Consumptie Flashcards
Consumptie/ Consumeren
Het gebruiken of kopen van goederen en diensten.
Goederen
Zijn producten.
Diensten
Een niet- fysiek product wordt geleverd.
Materieel
Ze zijn aan te raken. (goederen)
Immaterieel
Ze kunnen niet worden aangeraakt. (diensten)
Verbruiksgoederen
Producten die je opmaakt door ze te gebruiken. Ze kunnen maar één keer (of een beperkt aantal keer gebruikt worden).
Bijv. een pizza, pleister of potlood.
Gebruiksgoederen
Dit zijn producten die je meerdere keren kunt gebruiken. Ze zullen niet opgaan door gebruik, maar worden vervangen wanneer ze kapot gaan.

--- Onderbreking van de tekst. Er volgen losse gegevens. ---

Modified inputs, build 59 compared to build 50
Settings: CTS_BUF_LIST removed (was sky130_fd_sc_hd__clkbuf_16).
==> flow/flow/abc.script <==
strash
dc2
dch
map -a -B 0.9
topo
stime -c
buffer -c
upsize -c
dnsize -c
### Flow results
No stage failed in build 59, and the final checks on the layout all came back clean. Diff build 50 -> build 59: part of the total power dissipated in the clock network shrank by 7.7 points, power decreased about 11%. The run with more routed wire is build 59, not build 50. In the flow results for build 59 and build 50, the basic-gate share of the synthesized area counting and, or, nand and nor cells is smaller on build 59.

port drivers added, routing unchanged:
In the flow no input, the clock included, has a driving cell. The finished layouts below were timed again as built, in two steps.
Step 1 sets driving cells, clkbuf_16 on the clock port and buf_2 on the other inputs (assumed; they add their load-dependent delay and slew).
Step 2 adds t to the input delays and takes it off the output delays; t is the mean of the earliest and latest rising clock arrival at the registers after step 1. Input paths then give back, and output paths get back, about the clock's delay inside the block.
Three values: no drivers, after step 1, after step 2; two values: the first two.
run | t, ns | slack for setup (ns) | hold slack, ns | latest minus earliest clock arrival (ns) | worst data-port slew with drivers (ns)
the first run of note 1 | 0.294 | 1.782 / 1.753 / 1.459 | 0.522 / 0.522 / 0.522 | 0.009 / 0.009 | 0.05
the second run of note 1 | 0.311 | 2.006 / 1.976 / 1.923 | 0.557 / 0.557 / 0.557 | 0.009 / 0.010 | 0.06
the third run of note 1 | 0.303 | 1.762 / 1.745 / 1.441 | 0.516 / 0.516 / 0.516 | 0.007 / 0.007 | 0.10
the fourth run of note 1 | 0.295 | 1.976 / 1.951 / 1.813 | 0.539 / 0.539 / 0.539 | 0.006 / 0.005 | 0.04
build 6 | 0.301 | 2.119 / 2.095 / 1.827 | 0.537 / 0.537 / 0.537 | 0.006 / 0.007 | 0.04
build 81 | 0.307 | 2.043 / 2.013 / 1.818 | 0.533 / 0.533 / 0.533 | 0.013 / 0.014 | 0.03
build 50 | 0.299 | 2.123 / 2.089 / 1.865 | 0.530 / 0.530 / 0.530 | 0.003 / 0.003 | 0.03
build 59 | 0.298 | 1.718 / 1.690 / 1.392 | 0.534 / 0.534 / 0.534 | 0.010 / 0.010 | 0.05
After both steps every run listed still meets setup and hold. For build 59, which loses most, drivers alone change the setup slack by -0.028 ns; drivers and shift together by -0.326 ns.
From an optimization exercise on the open Yosys and OpenROAD flow, aimed at small area and a short achievable clock period; shortcuts taken in it are not production practice.
No functional check of the RTL was part of any run shown here.

==> flow/design.v (outline; a module is shown in full before it is edited, if it fits) <==
// module Synth: 1210 lines
// module FA: 10 lines
// module GP: 11 lines
// module GC: 8 lines
// module AMUX: 8 lines
module Synth(
  input         clock,
  input         reset,
  input  [19:0] io_Freq_0,
  input  [19:0] io_Freq_1,
  input  [19:0] io_Freq_2,
  input  [19:0] io_Freq_3,
  input  [19:0] io_Freq_4,
  input  [19:0] io_Freq_5,
  input  [17:0] io_Amp_0,
  input  [17:0] io_Amp_1,
  input  [17:0] io_Amp_2,
  input  [17:0] io_Amp_3,
  input  [17:0] io_Amp_4,
  input  [17:0] io_Amp_5,
  output [22:0] io_Out
);
  // ...
==> flow/flow/run.sh <==
#!/bin/bash
# Standard ORFS layout with a tighter setup-repair target and minimum-size
# port buffers. Full tool output goes to standard.log in the work folder.
set -euo pipefail
bash standard.sh SETUP_SLACK_MARGIN=8.5 'BUFFER_PORTS_ARGS=-buffer_cell sky130_fd_sc_hd__buf_1' finish > standard.log 2>&1
==> flow/standard.sh <==
#!/bin/bash
# synth_recipe.tcl (not shown) runs the flow's synth.tcl, then flattens the netlist and writes it again
# the make line also repeats each setting of config.mk as NAME=value (left out here)
make -C /OpenROAD-flow-scripts/flow DESIGN_CONFIG=/design/flow/config.mk WORK_HOME=/design/flow/orfs CLKGATE_MAP_FILE= SYNTH_SCRIPT=/design/flow/synth_recipe.tcl "${@:-finish}"
==> flow/config.mk <==
export PLATFORM = sky130hd
export DESIGN_NAME = Synth
export DESIGN_NICKNAME = Synth
export VERILOG_FILES = /design/flow/design.v
export SDC_FILE = /design/flow/constraint.sdc
export NUM_CORES = 4
export LEC_CHECK = 0
export CAP_MARGIN = 20
export CORE_MARGIN = 2
export CORE_UTILIZATION = 40
export SLEW_MARGIN = 20
export SYNTH_HIERARCHICAL = 1
export SYNTH_MINIMUM_KEEP_SIZE = 0
export TNS_END_PERCENT = 20
==> flow/constraint.sdc <==
create_clock -name core_clock -period 15.0 [get_ports {clock}]
set_input_delay 3.0000 -clock core_clock [delete_from_list [all_inputs] [get_ports {clock}]]
set_output_delay 3.0000 -clock core_clock [all_outputs]
set_load 0.01 [all_outputs]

Bijv. Fiets, stofzuiger of een stoel.
Basisbehoeften/ Primaire behoeften
Alles wat je nodig hebt om redelijk te kunnen leven.
Bijv. Eten en drinken, kleding, onderdak en medicijnen.

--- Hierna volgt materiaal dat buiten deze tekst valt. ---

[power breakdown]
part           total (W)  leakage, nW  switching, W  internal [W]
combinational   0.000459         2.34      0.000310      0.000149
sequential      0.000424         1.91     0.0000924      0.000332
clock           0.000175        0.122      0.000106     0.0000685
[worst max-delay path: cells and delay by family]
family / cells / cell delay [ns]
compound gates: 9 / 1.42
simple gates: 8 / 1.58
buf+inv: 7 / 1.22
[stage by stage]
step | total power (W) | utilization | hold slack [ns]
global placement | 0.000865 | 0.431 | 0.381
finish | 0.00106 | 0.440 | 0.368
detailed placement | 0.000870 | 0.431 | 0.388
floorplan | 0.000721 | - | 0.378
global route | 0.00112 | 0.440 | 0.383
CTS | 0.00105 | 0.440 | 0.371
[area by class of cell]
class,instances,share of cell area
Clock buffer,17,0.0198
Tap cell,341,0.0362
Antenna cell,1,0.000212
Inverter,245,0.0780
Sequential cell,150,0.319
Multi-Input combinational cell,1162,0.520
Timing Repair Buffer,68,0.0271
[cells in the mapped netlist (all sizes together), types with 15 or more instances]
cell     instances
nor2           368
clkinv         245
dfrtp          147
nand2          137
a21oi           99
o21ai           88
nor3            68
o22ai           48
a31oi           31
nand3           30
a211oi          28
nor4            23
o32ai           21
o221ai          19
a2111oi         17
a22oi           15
What follows belongs to an exercise in optimizing a design on an open flow for small area; a production flow would make more cautious choices. The RTL was checked by simulation tests, not by an equivalence proof against the original design. Power is estimated from default activity; no workload was simulated.

## exp/sierra
// sd_frame_reader_top
module sd_frame_reader_top
(
  input  wire        clk,
  input  wire        rst,
  output wire        sd_sck,
  output wire        sd_mosi,
  input  wire        sd_miso,
  output wire        sd_cs_n,
  output wire [31:0] waddr,
  output reg  [7:0]  wdata,
  output wire        we,
  output wire        frame_done,
  output wire        init_ready,
  output wire        init_is_sdhc,
  output wire        any_error
);
Size in the first run: ~460 cells after synthesis, about 51 I/O pins, about 3500 µm² of cells after synthesis.
Settings: LEC_CHECK=0, ABC_AREA=1, CAP_MARGIN=20, CORE_MARGIN=2, CORE_UTILIZATION=60, PLACE_DENSITY=0.7, SLEW_MARGIN=20; clock period 10.0 ns.
standard.sh (not shown) runs the stock make flow with config.mk's settings and CLKGATE_MAP_FILE= SYNTH_SCRIPT=/design/flow/synth_recipe.tcl, a recipe that flattens the netlist after the stock synthesis.
==> flow/flow/run.sh <==
#!/bin/bash
# Own layout flow: the standard synthesis, then an area re-mapping of the
# combinational logic (registers untouched), then the standard layout.
set -euo pipefail
W=$(pwd)
R=$W/orfs/results/$FLOW_PLATFORM/sd_frame_reader_top/base
YOSYS=$FLOW_HOME/../tools/install/yosys/bin/yosys
[[ -x $YOSYS ]] || YOSYS=yosys

export BUFFER_PORTS_ARGS="-buffer_cell sky130_fd_sc_hd__buf_1"
export CTS_ARGS="-sink_clustering_enable -repair_clock_nets -dont_use_dummy_load -buf_list sky130_fd_sc_hd__clkbuf_4"

bash standard.sh synth > $W/log_synth.txt 2>&1
cp $R/1_2_yosys.v $W/std_synth.v

export REMAP_LIB=$FLOW_HOME/platforms/$FLOW_PLATFORM/lib/sky130_fd_sc_hd__tt_025C_1v80.lib
export REMAP_TOP=$FLOW_TOP
export REMAP_IN=$W/std_synth.v
export REMAP_OUT=$W/remap.v
export REMAP_ABC_TIME=60
export REMAP_DONT_USE="$(cat $W/flow/dont_use.txt)"
$YOSYS -c $W/flow/remap.tcl > $W/log_remap.txt 2>&1

cp $W/remap.v $R/1_2_yosys.v
rm -f $R/1_synth.odb $R/1_synth.sdc
bash standard.sh > $W/log_layout.txt 2>&1
Other scripts of this flow, unchanged in this note and not shown: flow/flow/dont_use.txt, flow/flow/remap.tcl
The inputs of exp/nickel differ from those of exp/sierra as listed below.
- PLACE_DENSITY no longer set, was 0.7
- CORE_UTILIZATION now 40, was 60
diff --git a/flow/flow/run.sh b/flow/flow/run.sh
--- a/flow/flow/run.sh
+++ b/flow/flow/run.sh
@@ -11 +10,0 @@
-export CTS_ARGS="-sink_clustering_enable -repair_clock_nets -dont_use_dummy_load -buf_list sky130_fd_sc_hd__clkbuf_4"
==> comparison <==
Proportion of total power due to net switching in exp/nickel is 2.8 points higher than in exp/sierra
Compared with exp/sierra, exp/nickel shows a lower via count.
Met2 track demand over resource, exp/sierra and exp/nickel: lower on exp/nickel
Summary: setup slack, exp/nickel better than exp/sierra
Final area: exp/nickel worse than exp/sierra
exp/nickel does better than exp/sierra on time the worst path needs with I/O delays and setup.
A source of the critical timing path of state[2]$_SDFF_PP0_ is what exp/nickel shows, while state[3]$_SDFF_PP0_ belongs to exp/sierra.
Count of filler cells inserted in the layout on exp/nickel is up relative to exp/sierra.
The final reports for exp/nickel and exp/sierra show met2 routed wirelength higher in the former.
Source: an optimization exercise on an open RTL-to-GDS flow (aim: small area and a short achievable clock period). Production flows keep margins and buffers that such runs may drop.
The RTL was checked by simulation tests, not by an equivalence proof against the original design.
No activity file was given, so power comes from the tool's default toggle rates.

north:
Design systolic_array, start of the top module:
module systolic_array #(
    parameter NUM_ROW = 8,
    parameter NUM_COL = 8,
    parameter IN_WORD_SIZE = 8,
    parameter OUT_WORD_SIZE = 24
)(
    input                                           clk,
    input                                           rst,
    input      [NUM_COL*IN_WORD_SIZE-1:0]           top_inputs,
    input      [NUM_ROW*IN_WORD_SIZE-1:0]           left_inputs,
    output reg                                      compute_done,
    output reg [OUT_WORD_SIZE-1:0]                  cycles_count,
    output     [0:OUT_WORD_SIZE*NUM_ROW*NUM_COL-1]  pe_register_vals
);
localparam W = IN_WORD_SIZE;
localparam ND = NUM_ROW + NUM_COL - 2;    
always @(posedge clk) begin
    if (rst)
        cycles_count <= 0;
    else
        cycles_count <= cycles_count + 1;
end
always @(posedge clk) begin
    if (rst)
        compute_done <= 1'b0;
    else if (cycles_count == 22)
        compute_done <= 1'b1;
end
reg [ND-1:0] rst_hist;
always @(posedge clk)
    rst_hist <= {rst_hist[ND-2:0] | {(ND-1){rst}}, rst};
wire [ND:0] clr = {rst_hist | {ND{rst}}, rst};
genvar i, j;
generate
for (i = 0; i < NUM_ROW; i = i + 1) begin : row
    localparam N = i + NUM_COL - 1;
    reg  [W*N-1:0] dl;
    wire [W*(N+1)-1:0] st = {dl, left_inputs[W*i +: W]};
    always @(posedge clk)
        dl <= st[W*N-1:0];
end
for (j = 0; j < NUM_COL; j = j + 1) begin : col
    localparam N = j + NUM_ROW - 1;
    reg  [W*N-1:0] dl;
    wire [W*(N+1)-1:0] st = {dl, top_inputs[W*j +: W]};
    always @(posedge clk)
        dl <= st[W*N-1:0];
end
for (i = 0; i < NUM_ROW; i = i + 1) begin : pr
    for (j = 0; j < NUM_COL; j = j + 1) begin : pc
        if (i + j == 0) begin : g0
            mac_unit0 pe (
                .clk (clk),
                .clr (clr[0]),
                .x   (left_inputs[0 +: W]),
                .w   (top_inputs[0 +: W]),
                .sum (pe_register_vals[0 +: OUT_WORD_SIZE])
            );
        end else begin : g
            mac_unit pe (
                .clk (clk),
                .clr (clr[i+j]),
                .x   (row[i].st[W*(i+j) +: W]),
  ...
Size: ~18,000 cells after synthesis, about 2,900 flip-flops, roughly 210,000 µm² of cells after synthesis.
==> flow/config.mk <==
export PLATFORM = sky130hd
export DESIGN_NAME = systolic_array
export DESIGN_NICKNAME = systolic_array
export VERILOG_FILES = /design/flow/design.v
export SDC_FILE = /design/flow/constraint.sdc
export NUM_CORES = 4
export LEC_CHECK = 0
export CAP_MARGIN = 20
export CORE_MARGIN = 2
export CORE_UTILIZATION = 50
export SLEW_MARGIN = 20
export SYNTH_HIERARCHICAL = 1
export SYNTH_MINIMUM_KEEP_SIZE = 0
==> flow/constraint.sdc <==
create_clock -name core_clock -period 10.0 [get_ports {clk}]
set_input_delay 2.0000 -clock core_clock [delete_from_list [all_inputs] [get_ports {clk}]]
set_output_delay 2.0000 -clock core_clock [all_outputs]
set_load 0.01 [all_outputs]
standard.sh (not shown) runs the stock make flow with config.mk's settings and CLKGATE_MAP_FILE= SYNTH_SCRIPT=/design/flow/synth_recipe.tcl, a recipe that flattens the netlist after the stock synthesis.
==> flow/flow/run.sh <==
#!/bin/bash
set -euo pipefail
cd "$(dirname "$0")/.."
bash standard.sh "BUFFER_PORTS_ARGS=-buffer_cell sky130_fd_sc_hd__buf_1" \
    SETUP_SLACK_MARGIN=6 TNS_END_PERCENT=5 finish > orfs_make.log 2>&1
> inputs changed (north -> south)
- SETUP_SLACK_MARGIN newly set to 5
==> flow/run.sh (new file) <==
#!/bin/bash
# synth_recipe.tcl (not shown) runs the flow's synth.tcl, then flattens the netlist and writes it again
# the make line also repeats each setting of config.mk as NAME=value (left out here)
make -C /OpenROAD-flow-scripts/flow DESIGN_CONFIG=/design/flow/config.mk WORK_HOME=/design/flow/orfs CLKGATE_MAP_FILE= SYNTH_SCRIPT=/design/flow/synth_recipe.tcl finish
removed: flow/flow/run.sh
removed: flow/standard.sh
### Flow results
Against north as the reference, south delivers a lower total setup buffers inserted after CTS.
In the flow results for north and south, the layout overhead on the synthesized area is larger on north.
From north to south, sequential cell count did not move at all.
In the flow results for north and south, the post-route fraction of the period consumed by the critical path is larger on south.
On sequential power, north and south are neck and neck.

what the ideal ports hide:
Ports are ideal in the flow. The routed layouts listed here were re-timed in OpenROAD.
Step 1 (the two cells are an assumption about what drives the block):
set clk [get_ports {clk}]
set_driving_cell -lib_cell sky130_fd_sc_hd__clkbuf_16 $clk
set_driving_cell -lib_cell sky130_fd_sc_hd__buf_2 [delete_from_list [all_inputs] $clk]
Step 2 adds t to the input delays and takes it off the output delays; t is the mean of the earliest and latest rising clock arrival at the registers after step 1. Input paths then give back, and output paths get back, about the clock's delay inside the block.
Three values: ideal, step 1, step 2; two values: the first two.
run	t, ns	setup WS [ns]	worst setup path after step 2
north	1.090	5.680 / 5.725 / 4.701	input to register
south	1.086	5.077 / 5.128 / 4.083	input to register
After both steps setup and hold are still met in every run listed. For south, which loses most, drivers alone change the setup slack by +0.051 ns; drivers and shift together by -0.994 ns.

Noodzakelijke goederen/ Primaire behoeften
Goederen die mensen nodig hebben om te overleven.
Overige behoeften/ Secundaire behoeften
Dingen waar we zonder mee zouden kunnen leven.
Bijv. Tv, telefoon, dure kleding.
Luxe goederen/ Secundaire behoeften
Bijv. Dure tv, auto en verre reizen. Je hebt deze goederen niet per se nodig om te kunnen overleven.

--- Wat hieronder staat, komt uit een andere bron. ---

What follows belongs to an exercise in optimizing a design on an open flow for a short achievable clock period; a production flow would make more cautious choices.
The RTL was checked by simulation tests, not by an equivalence proof against the original design.
No driver is modelled on the clock port, so clocking that relies on it looks cheaper here than on a real chip.
Power is estimated from default activity; no workload was simulated.

==> flow/design.v, too long to show whole: its modules and the start of the top module <==
// module Basic_ALU: 697 lines
module Basic_ALU (
    clock,
    reset,
    enable,
    aluin1,
    aluin2,
    aluoperation,
    aluopselect,
    aluout
);
  // ...
==> flow/flow/run.sh <==
#!/bin/bash
# Own layout flow: the standard ORFS flow (standard.sh) with a different synthesis step.
#  - flow/gate_synth.tcl present: the design is a hand-mapped gate netlist that
#    flow/gen_gates.py writes to alu_gates.v (same function and register names as rtl/Basic_ALU.v).
set -euo pipefail
here=$(pwd)
args=()
if [ -f flow/gate_synth.tcl ]; then
  python3 flow/gen_gates.py > $here/alu_gates.v
  export MY_GATES=$here/alu_gates.v
  args+=(SYNTH_SCRIPT=$here/flow/gate_synth.tcl)
elif [ -f flow/my_synth.tcl ]; then
  export MY_ABC_SCRIPT=$here/flow/abc.script
  if [ -f flow/keep.txt ]; then export MY_ABC_KEEP="$(cat flow/keep.txt)"; fi
  args+=(SYNTH_SCRIPT=$here/flow/my_synth.tcl ADDER_MAP_FILE=)
fi
if [ -f flow/post_cts.tcl ]; then args+=(POST_CTS_TCL=$here/flow/post_cts.tcl); fi
if [ -f flow/post_grt.tcl ]; then args+=(POST_GLOBAL_ROUTE_TCL=$here/flow/post_grt.tcl); fi
bash standard.sh "${args[@]}" finish > $here/flow_make.log 2>&1 || { tail -50 $here/flow_make.log; exit 1; }
tail -5 $here/flow_make.log
test -f out/final.def
==> flow/flow/abc.script <==
strash
dch -f
map -p
mfs2
strash
dch -f
map -p
topo
buffer -p -c
upsize -c
dnsize -c
stime -c
==> flow/flow/keep.txt <==
inv buf nand2 nand3 nor2 nor3 a21oi o21ai a22oi o22ai xor2 xnor2 mux2i
==> flow/flow/my_synth.tcl <==
# The standard flow's synthesis script (synth_recipe.tcl) with one change: Yosys's abc call uses
# the ABC script named by MY_ABC_SCRIPT, and, when MY_ABC_KEEP lists cell families,
# ABC maps only onto those families (the other combinational cells are dont_use for
# ABC only; the rest of the flow may still use them).
proc synth {args} { yosys synth -nofsm -noshare {*}$args }
proc abc {args} {
  if {[info exists ::env(MY_ABC_SCRIPT)] && $::env(MY_ABC_SCRIPT) ne ""} {
    set i [lsearch -exact $args -script]
    if {$i >= 0} { set args [lreplace $args $i [expr {$i+1}] -script $::env(MY_ABC_SCRIPT)] }
  }
  if {[info exists ::env(MY_ABC_KEEP)] && $::env(MY_ABC_KEEP) ne ""} {
    set keep $::env(MY_ABC_KEEP)
    set f [open [lindex $::env(LIB_FILES) 0] r]
    set text [read $f]
    close $f
    foreach {m name base} [regexp -all -inline {cell\s*\(\s*"?(sky130_fd_sc_hd__([a-z0-9_]+?)_[0-9]+)"?\s*\)} $text] {
      if {[lsearch -exact $keep $base] < 0} { lappend args -dont_use $name }
    }
  }
  puts "MY_ABC: $args"
  yosys abc {*}$args
}
source $::env(SCRIPTS_DIR)/synth.tcl
# left out here: clear keep_hierarchy, flatten, clean up, hide names made inside functions, write 1_2_yosys.v
==> flow/flow/post_cts.tcl <==
# Extra setup repair after CTS (sourced by ORFS's cts.tcl as POST_CTS_TCL):
# a longer repair_timing run, then a greedy sizer that tries every drive strength
# of each cell on the worst path and keeps the one that gives the best worst slack.
log_cmd estimate_parasitics -placement
puts "post_cts: WS before [worst_slack -max]"
set margin [expr {[info exists ::env(SETUP_SLACK_MARGIN)] ? $::env(SETUP_SLACK_MARGIN) : 0}]
log_cmd repair_timing -setup -setup_margin $margin -repair_tns 100 -max_passes 1000 -sequence "sizeup,swap"
puts "post_cts: WS after repair_timing [worst_slack -max]"
estimate_parasitics -placement
puts "post_cts: WS after repair re-estimated [worst_slack -max]"

proc size_family {cell} {
  set name [get_name $cell]
  if {![regexp {^(sky130_fd_sc_hd__[a-z0-9_]+?)_([0-9]+)$} $name -> base sz]} { return {} }
  set res {}
  foreach c [get_lib_cells ${base}_*] {
    set n [get_name $c]
    if {![regexp "^${base}_\[0-9\]+\$" $n]} continue
    set bad 0
    foreach pat $::env(DONT_USE_CELLS) { if {[string match $pat $n]} { set bad 1 } }
    if {!$bad} { lappend res $n }
  }
  return $res
}
proc path_insts {} {
  set pe [lindex [find_timing_paths -path_delay max -group_path_count 1] 0]
  set insts {}
  foreach pin [[$pe path] pins] {
    set pn [get_full_name $pin]
    set k [string last "/" $pn]
    if {$k < 0} continue
    set iname [string range $pn 0 [expr {$k-1}]]
    if {[lsearch -exact $insts $iname] < 0} { lappend insts $iname }
  }
  return $insts
}
set stall 0
for {set it 0} {$it < 80 && $stall < 3} {incr it} {
  set ws_start [worst_slack -max]
  foreach iname [path_insts] {
    set inst [get_cells $iname]
    set cur [get_name [get_lib_cells -of_objects $inst]]
    if {[string match "*__df*" $cur] || [string match "*clkbuf*" $cur]} continue
    set best $cur; set bestws [worst_slack -max]
    foreach c [size_family [get_lib_cells -of_objects $inst]] {
      if {$c eq $cur} continue
      replace_cell $inst $c
      estimate_parasitics -placement
      set ws [worst_slack -max]
      if {$ws > $bestws + 1e-5} { set best $c; set bestws $ws }
    }
    replace_cell $inst $best
    estimate_parasitics -placement
  }
  set ws_end [worst_slack -max]
  if {$ws_end > $ws_start + 1e-4} { set stall 0 } else { incr stall }
}
puts "post_cts: WS after sizer [worst_slack -max]"
estimate_parasitics -placement
puts "post_cts: WS after sizer re-estimated [worst_slack -max]"
set result [catch { detailed_placement } msg]
if { $result != 0 } { error "post_cts: detailed placement failed: $msg" }
check_placement -verbose
log_cmd estimate_parasitics -placement
puts "post_cts: WS after legalization [worst_slack -max]"
==> flow/flow/post_grt.tcl <==
# Extra setup repair after global routing (sourced by ORFS's global_route.tcl as
# POST_GLOBAL_ROUTE_TCL): a longer repair_timing run on global-route parasitics,
# then legalization, incremental re-route of the changed nets and new route guides.
log_cmd estimate_parasitics -global_routing
puts "post_grt: WS before [worst_slack -max]"
set margin [expr {[info exists ::env(SETUP_SLACK_MARGIN)] ? $::env(SETUP_SLACK_MARGIN) : 0}]
log_cmd global_route -start_incremental
log_cmd repair_timing -setup -setup_margin $margin -repair_tns 100 -max_passes 1000 -sequence "sizeup,swap"
log_cmd detailed_placement
log_cmd global_route -end_incremental
log_cmd estimate_parasitics -global_routing
puts "post_grt: WS after [worst_slack -max]"
check_placement -verbose
write_guides $::env(RESULTS_DIR)/route.guide
==> flow/standard.sh <==
#!/bin/bash
# synth_recipe.tcl (not shown) runs the flow's synth.tcl, then flattens the netlist and writes it again
# the make line also repeats each setting of config.mk as NAME=value (left out here)
make -C /OpenROAD-flow-scripts/flow DESIGN_CONFIG=/design/flow/config.mk WORK_HOME=/design/flow/orfs CLKGATE_MAP_FILE= SYNTH_SCRIPT=/design/flow/synth_recipe.tcl "${@:-finish}"
==> flow/config.mk <==
export PLATFORM = sky130hd
export DESIGN_NAME = Basic_ALU
export DESIGN_NICKNAME = Basic_ALU
export VERILOG_FILES = /design/flow/design.v
export SDC_FILE = /design/flow/constraint.sdc
export NUM_CORES = 4
export LEC_CHECK = 0
export CAP_MARGIN = 20
export CORE_MARGIN = 2
export CORE_UTILIZATION = 30
export SETUP_SLACK_MARGIN = 5
export SLEW_MARGIN = 20
==> flow/constraint.sdc <==
create_clock -name core_clock -period 6.0 [get_ports {clock}]
set_input_delay 1.2000 -clock core_clock [delete_from_list [all_inputs] [get_ports {clock}]]
set_output_delay 1.2000 -clock core_clock [all_outputs]
set_load 0.01 [all_outputs]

Schaarste (Niet hetzelfde als zeldzaamheid)
Als er productiemiddelen moeten worden opgeofferd om het product voort te brengen.
Zeldzaamheid (Niet hetzelfde als schaarste)
Iets dat weinig aangetroffen wordt.
Zelfvoorziening
Dat je zelf in je behoefte aan goederen of diensten voorziet zonder dat je producten of diensten koopt.
Collectieve voorzieningen
Door de overheid geregelde vorm van dienstverlening aan de bevolking, die gratis of tegen een vergoeding beneden de kostprijs wordt geleverd.
Bijv. Politie, straatverlichting en dijken.
Welvaart
De mate waarin men in de behoeften kan voorzien.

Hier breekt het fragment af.